More of those Pro-Covenant Articles

Geoffrey Rowell, the Anglican Bishop of Gibraltar in Europe, has come up with a new phrase, "the internet of the Holy Spirit".

He uses this to justify having the Anglican Communion Covenant.

That's one bad metaphor! After all, what is the Internet other than millions of individual and autonomous users interacting and building virtual communities through such individual actions?

To have the equivalent of the Anglican Covenant then would be to say, "Oy you can't say that, not until Freddy in Nigeria agrees." Imagine that killing the organic Internet. It would kill both its freedom and its creativity.

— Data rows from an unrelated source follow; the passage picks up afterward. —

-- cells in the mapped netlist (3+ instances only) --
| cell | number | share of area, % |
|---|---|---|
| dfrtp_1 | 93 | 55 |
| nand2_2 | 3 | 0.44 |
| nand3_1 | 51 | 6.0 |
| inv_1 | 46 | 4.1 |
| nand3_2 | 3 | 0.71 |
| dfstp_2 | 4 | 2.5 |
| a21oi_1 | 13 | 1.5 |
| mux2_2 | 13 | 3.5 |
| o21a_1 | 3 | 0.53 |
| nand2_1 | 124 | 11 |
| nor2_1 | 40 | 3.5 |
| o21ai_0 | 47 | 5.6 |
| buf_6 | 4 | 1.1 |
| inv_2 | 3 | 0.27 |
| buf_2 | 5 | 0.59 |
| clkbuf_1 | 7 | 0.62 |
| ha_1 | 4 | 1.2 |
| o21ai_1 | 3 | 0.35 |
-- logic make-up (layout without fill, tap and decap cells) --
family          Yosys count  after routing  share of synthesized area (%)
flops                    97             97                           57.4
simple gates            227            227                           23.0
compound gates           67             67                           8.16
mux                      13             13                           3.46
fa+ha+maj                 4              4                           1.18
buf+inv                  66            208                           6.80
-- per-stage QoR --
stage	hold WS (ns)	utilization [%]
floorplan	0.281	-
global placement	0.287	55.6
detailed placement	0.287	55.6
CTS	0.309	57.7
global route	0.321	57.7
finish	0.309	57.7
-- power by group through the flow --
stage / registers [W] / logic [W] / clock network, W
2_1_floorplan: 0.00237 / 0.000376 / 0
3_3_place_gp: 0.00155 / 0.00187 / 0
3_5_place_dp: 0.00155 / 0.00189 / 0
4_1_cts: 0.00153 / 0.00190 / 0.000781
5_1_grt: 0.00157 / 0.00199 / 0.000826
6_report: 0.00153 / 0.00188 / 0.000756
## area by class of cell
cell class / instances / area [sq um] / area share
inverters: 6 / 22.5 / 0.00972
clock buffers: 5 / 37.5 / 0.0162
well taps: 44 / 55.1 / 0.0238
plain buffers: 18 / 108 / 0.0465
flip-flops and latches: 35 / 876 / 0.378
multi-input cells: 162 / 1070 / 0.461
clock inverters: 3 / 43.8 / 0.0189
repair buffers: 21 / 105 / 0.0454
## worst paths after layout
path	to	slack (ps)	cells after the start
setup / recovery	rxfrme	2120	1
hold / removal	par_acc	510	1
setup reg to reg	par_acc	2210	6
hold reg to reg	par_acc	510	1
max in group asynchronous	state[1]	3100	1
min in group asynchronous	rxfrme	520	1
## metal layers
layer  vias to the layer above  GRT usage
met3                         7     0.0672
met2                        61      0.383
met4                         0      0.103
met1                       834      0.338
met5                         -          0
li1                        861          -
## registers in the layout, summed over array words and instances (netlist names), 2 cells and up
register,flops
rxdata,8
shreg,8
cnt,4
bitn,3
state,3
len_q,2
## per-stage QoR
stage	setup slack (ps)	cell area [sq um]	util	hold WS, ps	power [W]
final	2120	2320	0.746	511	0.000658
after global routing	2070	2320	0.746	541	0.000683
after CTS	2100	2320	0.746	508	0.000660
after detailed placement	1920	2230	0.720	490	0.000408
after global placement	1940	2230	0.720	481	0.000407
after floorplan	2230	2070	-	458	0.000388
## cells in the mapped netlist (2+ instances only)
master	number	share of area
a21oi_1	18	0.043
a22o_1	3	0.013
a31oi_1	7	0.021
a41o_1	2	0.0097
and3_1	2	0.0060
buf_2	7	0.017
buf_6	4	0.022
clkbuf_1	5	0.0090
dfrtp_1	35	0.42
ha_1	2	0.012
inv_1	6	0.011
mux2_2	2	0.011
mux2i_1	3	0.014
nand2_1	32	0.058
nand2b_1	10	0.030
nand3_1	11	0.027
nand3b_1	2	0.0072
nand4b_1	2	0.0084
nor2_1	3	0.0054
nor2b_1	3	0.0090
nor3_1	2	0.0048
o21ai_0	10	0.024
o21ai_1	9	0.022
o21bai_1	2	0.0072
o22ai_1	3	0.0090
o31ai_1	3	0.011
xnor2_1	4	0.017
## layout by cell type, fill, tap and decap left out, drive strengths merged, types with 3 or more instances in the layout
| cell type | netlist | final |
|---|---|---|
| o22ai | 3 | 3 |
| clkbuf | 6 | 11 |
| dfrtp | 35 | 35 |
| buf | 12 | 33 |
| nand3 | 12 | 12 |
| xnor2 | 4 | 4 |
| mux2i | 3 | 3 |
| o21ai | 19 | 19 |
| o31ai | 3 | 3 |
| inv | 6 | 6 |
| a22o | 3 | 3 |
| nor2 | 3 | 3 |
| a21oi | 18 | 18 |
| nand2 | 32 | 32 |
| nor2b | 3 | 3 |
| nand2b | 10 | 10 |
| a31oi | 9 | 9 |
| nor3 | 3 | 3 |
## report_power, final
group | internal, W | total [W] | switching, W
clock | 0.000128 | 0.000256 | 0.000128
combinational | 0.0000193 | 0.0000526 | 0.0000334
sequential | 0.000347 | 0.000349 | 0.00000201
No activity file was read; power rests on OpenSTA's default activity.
--- src/rtl/adder_8b.sv ---
// Parameterised ripple-carry adder: {io_Cout, io_Sum} = io_A + io_B + io_Cin.
// REG_OUT=0 gives a purely combinational adder.
// REG_OUT=1 adds one output register stage with a synchronous active-low reset.
module adder_8b #(
    parameter int WIDTH   = 8,
    parameter bit REG_OUT = 1'b0
) (
    input  logic        clock,
    input  logic        reset,
    adder_8b_if.slave   bus
);
    // Carry chain: c[0] is the carry in, and c[WIDTH] is the carry out of the MSB.
    logic [WIDTH:0]   carry;
    logic [WIDTH-1:0] sum_next;

    assign carry[0] = bus.io_Cin;

    // One full-adder cell per bit, chained from the LSB to the MSB.
    generate
        for (genvar gi = 0; gi < WIDTH; gi++) begin : g_fa
            logic half;
            assign half          = bus.io_A[gi] ^ bus.io_B[gi];
            assign sum_next[gi]  = half ^ carry[gi];
            assign carry[gi + 1] = (bus.io_A[gi] & bus.io_B[gi]) | (carry[gi] & half);
        end
    endgenerate

    generate
        if (REG_OUT) begin : g_reg
            logic [WIDTH-1:0] sum_reg;
            logic             cout_reg;

            // Capture the result on each edge.
            // A low reset wins over the new result and drops it.
            always_ff @(posedge clock) begin
                if (!reset) begin
                    sum_reg  <= '0;
                    cout_reg <= 1'b0;
                end else begin
                    sum_reg  <= sum_next;
                    cout_reg <= carry[WIDTH];
                end
            end

            assign bus.io_Sum  = sum_reg;
            assign bus.io_Cout = cout_reg;
        end else begin : g_comb
            // The clock and reset inputs have no function in the combinational build.
            logic unused_clk_rst;
            assign unused_clk_rst = &{1'b0, clock, reset};

            assign bus.io_Sum  = sum_next;
            assign bus.io_Cout = carry[WIDTH];
        end
    endgenerate
endmodule

--- src/flat_wrapper.sv ---
// flat-port wrapper written by rule: the top's interface ports become plain ports
module adder_8b_flat 
#(
    parameter int WIDTH   = 8,
    parameter bit REG_OUT = 1'b0
)
  (clock, reset, bus_io_A, bus_io_B, bus_io_Cin, bus_io_Sum, bus_io_Cout);
  adder_8b_if #(.WIDTH(WIDTH)) bus_i ();
  input  logic clock;
  input  logic reset;
  input wire logic [$bits(bus_i.io_A)-1:0] bus_io_A;
  input wire logic [$bits(bus_i.io_B)-1:0] bus_io_B;
  input wire logic [$bits(bus_i.io_Cin)-1:0] bus_io_Cin;
  output wire logic [$bits(bus_i.io_Sum)-1:0] bus_io_Sum;
  output wire logic [$bits(bus_i.io_Cout)-1:0] bus_io_Cout;
  assign bus_i.io_A = bus_io_A;
  assign bus_i.io_B = bus_io_B;
  assign bus_i.io_Cin = bus_io_Cin;
  assign bus_io_Sum = bus_i.io_Sum;
  assign bus_io_Cout = bus_i.io_Cout;
  adder_8b #(.WIDTH(WIDTH), .REG_OUT(REG_OUT)) u_core (.clock(clock), .reset(reset), .bus(bus_i));
endmodule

The the "belonging togetherness" of the Internet comes from the users each making their own contacts, that many are similar in what they are doing, but also in different places and settings, and the difference leads to debate.

He puts this:

...you cannot avoid the question of what happens if one particular province wants to press ahead with an action that does not have the catholic consent of the communion - it is inescapable that there has to be first a process of dialogue, and then if the matter cannot be resolved, consequences.

But the consequences always fall upon the innovator. Apply that to the Internet and we would never have had even the Internet or the World Wide Web (the latter invented by the Unitarian Univeralist, Time Berners Lee).

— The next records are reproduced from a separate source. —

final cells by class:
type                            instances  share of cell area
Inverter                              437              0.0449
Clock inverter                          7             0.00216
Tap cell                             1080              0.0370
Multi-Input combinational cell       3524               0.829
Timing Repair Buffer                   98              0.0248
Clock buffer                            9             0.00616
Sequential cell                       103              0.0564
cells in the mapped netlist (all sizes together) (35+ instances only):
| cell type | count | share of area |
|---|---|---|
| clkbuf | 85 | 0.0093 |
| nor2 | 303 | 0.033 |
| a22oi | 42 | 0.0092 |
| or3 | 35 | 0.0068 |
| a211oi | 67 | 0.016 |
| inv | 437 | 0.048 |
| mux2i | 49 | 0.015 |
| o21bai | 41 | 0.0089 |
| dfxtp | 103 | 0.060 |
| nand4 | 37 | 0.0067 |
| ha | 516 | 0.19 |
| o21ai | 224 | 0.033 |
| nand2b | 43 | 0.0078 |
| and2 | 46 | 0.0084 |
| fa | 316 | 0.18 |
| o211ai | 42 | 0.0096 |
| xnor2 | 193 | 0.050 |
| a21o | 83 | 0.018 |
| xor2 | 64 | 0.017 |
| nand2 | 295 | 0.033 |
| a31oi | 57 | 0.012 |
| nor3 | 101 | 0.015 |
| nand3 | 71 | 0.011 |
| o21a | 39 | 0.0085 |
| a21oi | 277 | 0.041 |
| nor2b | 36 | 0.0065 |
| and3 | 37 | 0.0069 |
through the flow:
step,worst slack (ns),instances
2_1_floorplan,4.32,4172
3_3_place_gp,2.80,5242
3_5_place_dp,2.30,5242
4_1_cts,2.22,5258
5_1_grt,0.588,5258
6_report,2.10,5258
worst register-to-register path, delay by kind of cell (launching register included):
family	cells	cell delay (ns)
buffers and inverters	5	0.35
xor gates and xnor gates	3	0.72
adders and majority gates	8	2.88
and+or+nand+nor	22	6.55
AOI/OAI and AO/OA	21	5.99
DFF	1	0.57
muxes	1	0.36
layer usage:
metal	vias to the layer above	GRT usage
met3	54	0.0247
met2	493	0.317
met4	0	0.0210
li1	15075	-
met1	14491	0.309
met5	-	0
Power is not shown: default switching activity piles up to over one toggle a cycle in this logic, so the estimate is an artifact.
`config.mk`:
```
export PLATFORM = sky130hd
export DESIGN_NAME = mem_req_arbiter
export DESIGN_NICKNAME = d
export VERILOG_FILES = /design/src/rtl/mem_req_arbiter.sv
export SDC_FILE = /design/constraint.sdc
export NUM_CORES = 1
export LEC_CHECK = 0
export CORE_MARGIN = 1
export CORE_UTILIZATION = 44
export DETAILED_ROUTE_END_ITERATION = 7
export PLACE_DENSITY = 0.86
export SLEW_MARGIN = 20
export SYNTH_ARGS = -nofsm -noshare
export SYNTH_HDL_FRONTEND = slang
export SYNTH_SLANG_ARGS = --single-unit
```
`constraint.sdc`:
```
create_clock -name clk -period 4.9 [get_ports clk]
set_clock_uncertainty 0.05 [all_clocks]
set_input_delay 1.225 -clock clk [delete_from_list [all_inputs] [get_ports clk]]
set_output_delay 1.225 -clock clk [all_outputs]
set_load 0.02 [all_outputs]
```
`src/rtl/mem_req_arbiter.sv`:
```
// rtl/mem_req_arbiter.sv - round-robin arbiter sharing one memory request/response channel; optional timeout via MEM_REQ_ARBITER_TIMEOUT_EN
module mem_req_arbiter #(
  parameter int NUM_REQ        = 4,
  parameter int ADDR_WIDTH     = 8,
  parameter int DATA_WIDTH     = 8,
  parameter int TIMEOUT_CYCLES = 255
) (
  input  logic                          clk,
  input  logic                          reset,
  input  logic [NUM_REQ-1:0]            req_vld,
  input  logic [NUM_REQ-1:0]            req_we,
  input  logic [NUM_REQ*ADDR_WIDTH-1:0] req_addr,
  input  logic [NUM_REQ*DATA_WIDTH-1:0] req_wdata,
  output logic [NUM_REQ-1:0]            req_rdy,
  output logic [NUM_REQ-1:0]            rsp_vld,
  output logic [DATA_WIDTH-1:0]         rsp_data,
  input  logic [NUM_REQ-1:0]            rsp_rdy,
  output logic                          m_req_vld,
  input  logic                          m_req_rdy,
  output logic                          m_req_we,
  output logic [ADDR_WIDTH-1:0]         m_req_addr,
  output logic [DATA_WIDTH-1:0]         m_req_wdata,
  input  logic                          m_rsp_vld,
  input  logic [DATA_WIDTH-1:0]         m_rsp_data,
  output logic                          m_rsp_rdy,
  output logic                          busy
`ifdef MEM_REQ_ARBITER_TIMEOUT_EN
  ,
  output logic                          timeout_err
`endif
);

  localparam int IDX_W = $clog2(NUM_REQ);

  typedef enum logic [2:0] {
    IDLE     = 3'd0,
    GRANT    = 3'd1,
    ISSUE    = 3'd2,
    WAIT_RSP = 3'd3,
    RESPOND  = 3'd4
  } state_t;

  state_t             state;
  logic [IDX_W-1:0]   ptr;
  logic [IDX_W-1:0]   winner;

  logic [ADDR_WIDTH-1:0] addr_arr  [NUM_REQ];
  logic [DATA_WIDTH-1:0] wdata_arr [NUM_REQ];

  logic [NUM_REQ-1:0] vld_rot;
  logic               pick_found;
  logic [IDX_W-1:0]   pick_ofs;
  logic [IDX_W:0]     pick_sum;
  logic [IDX_W-1:0]   pick_idx;
  logic [IDX_W-1:0]   next_ptr;

`ifdef MEM_REQ_ARBITER_TIMEOUT_EN
  localparam int TMO_W = $clog2(TIMEOUT_CYCLES + 1);
  logic [TMO_W-1:0] tmo_cnt;
`else
  logic unused_timeout;
  assign unused_timeout = |TIMEOUT_CYCLES;
`endif

  // Unpack the per-requester address and write-data slices
  for (genvar g = 0; g < NUM_REQ; g++) begin : g_unpack
    assign addr_arr[g]  = req_addr[g*ADDR_WIDTH +: ADDR_WIDTH];
    assign wdata_arr[g] = req_wdata[g*DATA_WIDTH +: DATA_WIDTH];
  end

  // Rotate requests so the pointer sits at bit 0, find the lowest set bit, then map back
  always_comb begin
    vld_rot    = NUM_REQ'({req_vld, req_vld} >> ptr);
    pick_found = 1'b0;
    pick_ofs   = '0;
    for (int i = NUM_REQ - 1; i >= 0; i--) begin
      if (vld_rot[i]) begin
        pick_found = 1'b1;
        pick_ofs   = IDX_W'(i);
      end
    end
    pick_sum = {1'b0, ptr} + {1'b0, pick_ofs};
    if (pick_sum >= (IDX_W+1)'(NUM_REQ)) begin
      pick_idx = IDX_W'(pick_sum - (IDX_W+1)'(NUM_REQ));
    end else begin
      pick_idx = IDX_W'(pick_sum);
    end
  end

  // Pointer moves just past the requester that completed a transaction
  assign next_ptr = (winner == IDX_W'(NUM_REQ - 1)) ? '0 : winner + IDX_W'(1);

  // Transaction FSM; every output is a register updated on state transitions
  always_ff @(posedge clk or posedge reset) begin
    if (reset) begin
      state       <= IDLE;
      ptr         <= '0;
      winner      <= '0;
      req_rdy     <= '0;
      rsp_vld     <= '0;
      rsp_data    <= '0;
      m_req_vld   <= 1'b0;
      m_req_we    <= 1'b0;
      m_req_addr  <= '0;
      m_req_wdata <= '0;
      m_rsp_rdy   <= 1'b0;
      busy        <= 1'b0;
`ifdef MEM_REQ_ARBITER_TIMEOUT_EN
      tmo_cnt     <= '0;
      timeout_err <= 1'b0;
`endif
    end else begin
`ifdef MEM_REQ_ARBITER_TIMEOUT_EN
      timeout_err <= 1'b0;
`endif
      case (state)
        IDLE: begin
          if (pick_found) begin
            winner  <= pick_idx;
            req_rdy <= NUM_REQ'(1) << pick_idx;
            busy    <= 1'b1;
            state   <= GRANT;
          end
        end
        GRANT: begin
          req_rdy <= '0;
          // A requester that withdrew during its grant cycle forfeits the turn but keeps the pointer
          if (req_vld[winner]) begin
            m_req_we    <= req_we[winner];
            m_req_addr  <= addr_arr[winner];
            m_req_wdata <= wdata_arr[winner];
            m_req_vld   <= 1'b1;
            state       <= ISSUE;
          end else begin
            busy  <= 1'b0;
            state <= IDLE;
          end
        end
        ISSUE: begin
          if (m_req_rdy) begin
            m_req_vld <= 1'b0;
            m_rsp_rdy <= 1'b1;
`ifdef MEM_REQ_ARBITER_TIMEOUT_EN
            tmo_cnt   <= '0;
`endif
            state     <= WAIT_RSP;
          end
        end
        WAIT_RSP: begin
          // A real response beats an expiry landing in the same cycle
          if (m_rsp_vld) begin
            rsp_data  <= m_rsp_data;
            rsp_vld   <= NUM_REQ'(1) << winner;
            m_rsp_rdy <= 1'b0;
            state     <= RESPOND;
          end
`ifdef MEM_REQ_ARBITER_TIMEOUT_EN
          else if (tmo_cnt == TMO_W'(TIMEOUT_CYCLES - 1)) begin
            rsp_data    <= '1;
            rsp_vld     <= NUM_REQ'(1) << winner;
            m_rsp_rdy   <= 1'b0;
            timeout_err <= 1'b1;
            state       <= RESPOND;
          end else begin
            tmo_cnt <= tmo_cnt + TMO_W'(1);
          end
`endif
        end
        RESPOND: begin
          if (rsp_rdy[winner]) begin
            rsp_vld <= '0;
            ptr     <= next_ptr;
            busy    <= 1'b0;
            state   <= IDLE;
          end
        end
        default: begin
          req_rdy   <= '0;
          rsp_vld   <= '0;
          m_req_vld <= 1'b0;
          m_rsp_rdy <= 1'b0;
          busy      <= 1'b0;
          state     <= IDLE;
        end
      endcase
    end
  end

endmodule

```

A week earlier, on the same website (a common link from Thinking Anglicans), Paul Avis wrote:

Ultimately, then, the future of the Anglican Communion is not a political matter, but a spiritual issue. I believe we should consider the Covenant in that light.

The problem is that it is shot through with politics. Its very presentation, and its ramroading through with biased documents, is all to do with bureaucracy and politics.

The notion that the Covenant will bring back Churches already splitting off is simply out of date. They won't 'come back' unless there is a punitive element to the Covenant, and it is inadequate for them. However, the subdividing still consequent of the Covenant (a sort of conversation over a created fence) builds a formal division into the Communion that may not be there, in other words adding to the divisions, the 'outsiders' being the social includers rather than the excluders who, bizarrely, have put themselves outside already.

3 comments:

Anonymous said...

"...it is inescapable that there has to be first a process of dialogue, and then if the matter cannot be resolved, consequences."

True... but the consequence *could* simply be that the various churches in the AC agree to disagree on a particular issue. It doesn't have to be a question of discipline, unity, whatever...

Erika Baker said...

If the parties were able to agree to disagree, they would have done so and not gone down the Covenant route in the first place.

It's precisely because one group of churches believes that unity means everyone has to subscribe to their views while the other group of churches would happily have agreed to disagree, that the Covenant became a topic.

WSJM said...

"...you cannot avoid the question of what happens if one particular province wants to press ahead with an action that does not have the catholic consent of the communion - it is inescapable that there has to be first a process of dialogue, and then if the matter cannot be resolved, consequences."

Yeah, that's how we got to be Anglicans. We called it "the English Reformation."

Actually, as I recall, there were attempts at something like the "Covenant" early on in the Council of Trent. It didn't work.